La semana que viene será crítica para las competiciones de Conmebol. Los equipos buscarán cerrar sus objetivos de clasificación en Copa Libertadores y Sudamericana, mientras que las transmisiones se distribuyen entre DIRECTV y su plataforma digital DGO.
Para quien no sigue el hilo: esta es la época del año donde los puntos escasean y las definiciones se cierran. Cada partido tiene peso. Y en eso, la batalla por los derechos de transmisión también juega: los operadores compiten por audiencia en momentos donde el fútbol mueve números.
DIRECTV mantiene su posición histórica en la región como proveedor principal de contenido deportivo. DGO, su alternativa digital, intenta capturar audiencias más jóvenes y lectores que prefieren streaming. Para los aficionados es simple: necesitan saber dónde ver cada partido. Para las plataformas, es negocio.

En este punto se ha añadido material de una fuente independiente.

--- config.mk ---
export PLATFORM = sky130hd
export DESIGN_NAME = pc_gen
export DESIGN_NICKNAME = d
export VERILOG_FILES = /design/src/rtl/pc_gen_pkg.sv /design/src/rtl/pc_next_sel.sv /design/src/rtl/pc_gen.sv
export SDC_FILE = /design/constraint.sdc
export NUM_CORES = 1
export LEC_CHECK = 0
export CAP_MARGIN = 20
export CORE_MARGIN = 10
export CORE_UTILIZATION = 45
export DETAILED_ROUTE_END_ITERATION = 12
export GPL_ROUTABILITY_DRIVEN = 0
export PLACE_DENSITY = 0.76
export SETUP_SLACK_MARGIN = 0.15
export SLEW_MARGIN = 20
export SYNTH_ARGS = -nofsm -noshare
export SYNTH_HDL_FRONTEND = slang
export SYNTH_SLANG_ARGS = --single-unit
--- constraint.sdc ---
create_clock -name clk -period 2.4 [get_ports clk]
set_clock_uncertainty 0.2 [all_clocks]
set_input_delay 0.48 -clock clk [delete_from_list [all_inputs] [get_ports clk]]
set_output_delay 0.48 -clock clk [all_outputs]
set_load 0.02 [all_outputs]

Lo que importa acá es que la fragmentación de derechos sigue siendo una realidad en el fútbol sudamericano. No hay un ecosistema unificado de transmisión. Eso significa que el seguidor típico debe tener acceso a múltiples servicios si quiere ver toda la competición. Conmebol lo permite porque genera ingresos, pero genera fricción en la experiencia del usuario.
Esta semana será un test de cómo funcionan esas plataformas bajo presión: servidores saturados, congestión de tráfico, colas virtuales. Todo eso pasa cuando millones de personas intentan ver lo mismo simultáneamente.